Desde pequeña he
tenido claro que el sabor de la Coca-Cola no era siempre igual, pero nunca
llegué a saber por qué. Y esta primera toma de contacto con la física cotidiana
parece una buena oportunidad para descubrirlo.
Hay dos
características que influyen en la percepción de la Coca Cola una vez se
empieza a beber: la primera, las burbujas; y la segunda el propio sabor. Cuando, en un bar, un camarero te sirve el
refresco vertiéndolo de golpe verticalmente sobre el vaso con hielo, en seguida
el vaso se ha llenado de una capa de burbujas espesas que hacen al camarero tener que parar y esperar hasta que estas se hayan vuelto a convertir en líquido.

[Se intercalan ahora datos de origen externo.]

==> src/blocked_prefix_sum_mod_prime_macros.svh <==
// assertion macros for the rtl files, included by the datapath
`ifndef BLOCKED_PREFIX_SUM_MOD_PRIME_MACROS_SVH
`define BLOCKED_PREFIX_SUM_MOD_PRIME_MACROS_SVH

// same-cycle implication, sampled on clk_i, off during reset
`define BPSMP_ASSERT_IMP(lbl, ante, cons, msg) \
  lbl: assert property (@(posedge clk_i) disable iff (!rst_ni) (ante) |-> (cons)) \
    else $error(msg);

// next-cycle implication, sampled on clk_i, off during reset
`define BPSMP_ASSERT_NXT(lbl, ante, cons, msg) \
  lbl: assert property (@(posedge clk_i) disable iff (!rst_ni) (ante) |=> (cons)) \
    else $error(msg);

`endif

==> src/bpsmp_pkg.sv <==
`default_nettype none

package bpsmp_pkg;

  localparam int unsigned IDX_W = 13;
  localparam int unsigned VAL_W = 30;
  localparam int unsigned CNT_W = 13;
  localparam int unsigned S_TDATA_W = 48;
  localparam int unsigned M_TDATA_W = 32;
  localparam int unsigned APB_ADDR_W = 3;
  localparam int unsigned APB_DATA_W = 32;

  localparam int unsigned MAX_ELEMENTS_DEF = 4096;
  localparam int unsigned BLOCK_SIZE_DEF = 64;

  localparam logic [VAL_W-1:0] PRIME_MOD = 30'd1000000007;
  localparam logic [CNT_W-1:0] COUNT_RESET = 13'd4096;

  // register index, taken from paddr[2]
  localparam logic REG_ELEMENT_COUNT = 1'b0;

  typedef enum logic [2:0] {
    ST_CLEAR,
    ST_IDLE,
    ST_DECODE,
    ST_DIFF,
    ST_WALK,
    ST_QREAD,
    ST_RESULT
  } ctrl_state_e;

  typedef struct packed {
    logic capture;
    logic clear_step;
    logic decode;
    logic set_entry;
    logic start_walk;
    logic rd_query;
    logic load_result;
  } dp_cmd_t;

  typedef struct packed {
    logic is_query;
    logic idx_bad;
    logic diff_zero;
    logic walk_done;
    logic clear_last;
    logic out_free;
  } dp_status_t;

  function automatic logic [VAL_W-1:0] add_mod(input logic [VAL_W-1:0] a,
                                               input logic [VAL_W-1:0] b);
    logic [VAL_W:0] s;
    s = {1'b0, a} + {1'b0, b};
    if (s >= {1'b0, PRIME_MOD}) begin
      return VAL_W'(s - {1'b0, PRIME_MOD});
    end
    return s[VAL_W-1:0];
  endfunction

endpackage

`default_nettype wire

==> src/bpsmp_ctrl.sv <==
`default_nettype none

module bpsmp_ctrl (
  input  logic                  clk_i,
  input  logic                  rst_ni,
  input  logic                  tvalid_i,
  output logic                  tready_o,
  input  bpsmp_pkg::dp_status_t status_i,
  output bpsmp_pkg::dp_cmd_t    cmd_o
);
  import bpsmp_pkg::*;

  ctrl_state_e state_q, state_d;

  always_ff @(posedge clk_i or negedge rst_ni) begin
    if (!rst_ni) begin
      state_q <= ST_CLEAR;
    end else begin
      state_q <= state_d;
    end
  end

  always_comb begin
    state_d  = state_q;
    cmd_o    = '0;
    tready_o = 1'b0;
    unique case (state_q)
      ST_CLEAR: begin
        cmd_o.clear_step = 1'b1;
        if (status_i.clear_last) begin
          state_d = ST_IDLE;
        end
      end
      ST_IDLE: begin
        tready_o      = 1'b1;
        cmd_o.capture = tvalid_i;
        if (tvalid_i) begin
          state_d = ST_DECODE;
        end
      end
      ST_DECODE: begin
        cmd_o.decode = 1'b1;
        if (status_i.is_query) begin
          state_d = status_i.idx_bad ? ST_RESULT : ST_QREAD;
        end else begin
          state_d = status_i.idx_bad ? ST_IDLE : ST_DIFF;
        end
      end
      ST_DIFF: begin
        cmd_o.set_entry = 1'b1;
        if (status_i.diff_zero) begin
          state_d = ST_IDLE;
        end else begin
          cmd_o.start_walk = 1'b1;
          state_d          = ST_WALK;
        end
      end
      ST_WALK: begin
        if (status_i.walk_done) begin
          state_d = ST_IDLE;
        end
      end
      ST_QREAD: begin
        cmd_o.rd_query = 1'b1;
        state_d        = ST_RESULT;
      end
      ST_RESULT: begin
        if (status_i.out_free) begin
          cmd_o.load_result = 1'b1;
          state_d           = ST_IDLE;
        end
      end
      default: begin
        state_d = ST_CLEAR;
      end
    endcase
  end

endmodule

`default_nettype wire
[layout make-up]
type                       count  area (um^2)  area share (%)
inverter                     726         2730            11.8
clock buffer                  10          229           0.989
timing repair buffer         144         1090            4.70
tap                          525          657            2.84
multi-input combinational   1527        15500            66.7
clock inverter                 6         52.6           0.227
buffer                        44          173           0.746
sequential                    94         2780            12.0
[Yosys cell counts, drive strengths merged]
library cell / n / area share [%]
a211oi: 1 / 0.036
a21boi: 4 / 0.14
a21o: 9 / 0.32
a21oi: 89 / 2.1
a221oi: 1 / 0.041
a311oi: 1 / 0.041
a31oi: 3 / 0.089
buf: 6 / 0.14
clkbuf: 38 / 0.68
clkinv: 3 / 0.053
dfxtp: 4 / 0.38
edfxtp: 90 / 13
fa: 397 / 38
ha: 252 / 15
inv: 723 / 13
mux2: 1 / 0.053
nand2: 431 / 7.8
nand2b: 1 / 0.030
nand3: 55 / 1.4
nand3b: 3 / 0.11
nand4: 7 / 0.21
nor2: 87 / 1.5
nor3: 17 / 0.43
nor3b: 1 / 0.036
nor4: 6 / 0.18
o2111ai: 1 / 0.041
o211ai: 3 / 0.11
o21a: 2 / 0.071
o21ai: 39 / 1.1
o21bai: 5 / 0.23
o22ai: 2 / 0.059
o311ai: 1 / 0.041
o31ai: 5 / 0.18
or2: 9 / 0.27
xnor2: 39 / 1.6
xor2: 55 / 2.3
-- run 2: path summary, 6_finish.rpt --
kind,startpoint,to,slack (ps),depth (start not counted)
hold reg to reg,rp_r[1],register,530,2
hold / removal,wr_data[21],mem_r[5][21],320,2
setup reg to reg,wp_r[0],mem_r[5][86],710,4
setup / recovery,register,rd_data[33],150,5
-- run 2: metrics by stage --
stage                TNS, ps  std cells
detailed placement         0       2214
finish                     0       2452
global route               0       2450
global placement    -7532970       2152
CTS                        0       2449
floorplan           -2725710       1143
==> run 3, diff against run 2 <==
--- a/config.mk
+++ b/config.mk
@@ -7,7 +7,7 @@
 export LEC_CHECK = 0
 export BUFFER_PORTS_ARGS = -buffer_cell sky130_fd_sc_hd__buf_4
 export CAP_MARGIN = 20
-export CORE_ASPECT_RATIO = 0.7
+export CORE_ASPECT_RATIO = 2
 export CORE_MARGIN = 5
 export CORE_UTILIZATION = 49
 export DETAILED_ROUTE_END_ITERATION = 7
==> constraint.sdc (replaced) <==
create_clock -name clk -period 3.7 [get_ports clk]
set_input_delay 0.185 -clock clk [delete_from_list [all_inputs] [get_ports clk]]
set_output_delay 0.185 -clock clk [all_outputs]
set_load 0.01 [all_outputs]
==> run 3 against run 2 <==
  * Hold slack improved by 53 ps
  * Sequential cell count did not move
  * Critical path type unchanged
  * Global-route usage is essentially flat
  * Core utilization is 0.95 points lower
### src/rtl/pbdt_pkg.sv
`timescale 1ns / 1ps
// ----------------------------------------------------------------------------
// pbdt_pkg
// Shared types, codes and sizes of the port binding demultiplexing table.
// ----------------------------------------------------------------------------
package pbdt_pkg;

    localparam int TABLE_ENTRIES = 64;
    localparam int IDX_W         = $clog2(TABLE_ENTRIES);
    localparam int NUM_PROTO     = 256;

    localparam logic [2:0] FUNC_BIND   = 3'd0;
    localparam logic [2:0] FUNC_AUTO   = 3'd1;
    localparam logic [2:0] FUNC_REBIND = 3'd2;
    localparam logic [2:0] FUNC_LOOKUP = 3'd3;
    localparam logic [2:0] FUNC_UNBIND = 3'd4;

    localparam logic [2:0] ST_OK        = 3'd0;
    localparam logic [2:0] ST_IN_USE    = 3'd1;
    localparam logic [2:0] ST_NOT_FOUND = 3'd2;
    localparam logic [2:0] ST_MISMATCH  = 3'd3;
    localparam logic [2:0] ST_FULL      = 3'd4;

    localparam logic [1:0] REG_MIN_PORT = 2'd0;
    localparam logic [1:0] REG_WC_PORT  = 2'd1;
    localparam logic [1:0] REG_WC_ADDR  = 2'd2;

    typedef enum logic [2:0] {
        OP_BIND, OP_AUTO, OP_REBIND, OP_LOOKUP, OP_UNBIND, OP_NONE
    } t_op;

    typedef struct packed {
        logic [7:0]  proto;
        logic [15:0] lport;
        logic [31:0] laddr;
        logic [15:0] rport;
        logic [31:0] raddr;
    } t_key;

    localparam int KV_W = $bits(t_key) + 16;

    typedef struct packed {
        t_op         op;
        t_key        key;
        logic [15:0] handle;
    } t_cmd;

    typedef struct packed {
        logic [15:0] min_port;
        logic [15:0] wc_port;
        logic [31:0] wc_addr;
    } t_cfg;

endpackage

¿Qué pasa entonces? Dos cosas: Además de que la diferencia de presión al abrir
el refresco ha hecho que buena parte del gas se escape, no tener cuidado al
verterlo en el vaso provoca también que las burbujas se rompan, que huyan con
más velocidad a la superficie y que por tanto el líquido se esbafe. La temperatura
también es importante puesto que el dióxido de carbono aguanta más en el
líquido cuando este está más frío: una Coca-Cola abierta en una terraza de un
bar en verano perderá el gas más rápidamente que si la guardamos en la nevera.
Lo segundo,
el sabor. Según el recipiente donde esté el refresco, este afectará al sabor de
una manera u otra. Digamos que el vidrio mantiene un sabor más puro, mantiene al
líquido más protegido de los agentes externos. En las botellas de plástico, el acetaldehído
del material se transfiere al refresco, volviéndolo más dulce. Por el contrario,
en la lata, el aluminio tiene el efecto de restarle dulzor.
Quizás por
esto, cuando Pepsi saca en sus anuncios que más de la mitad de los consumidores
de refrescos de cola prefieren esa marca, al saber lo relativamente fácil que
es alterar el sabor, siento cierta desconfianza.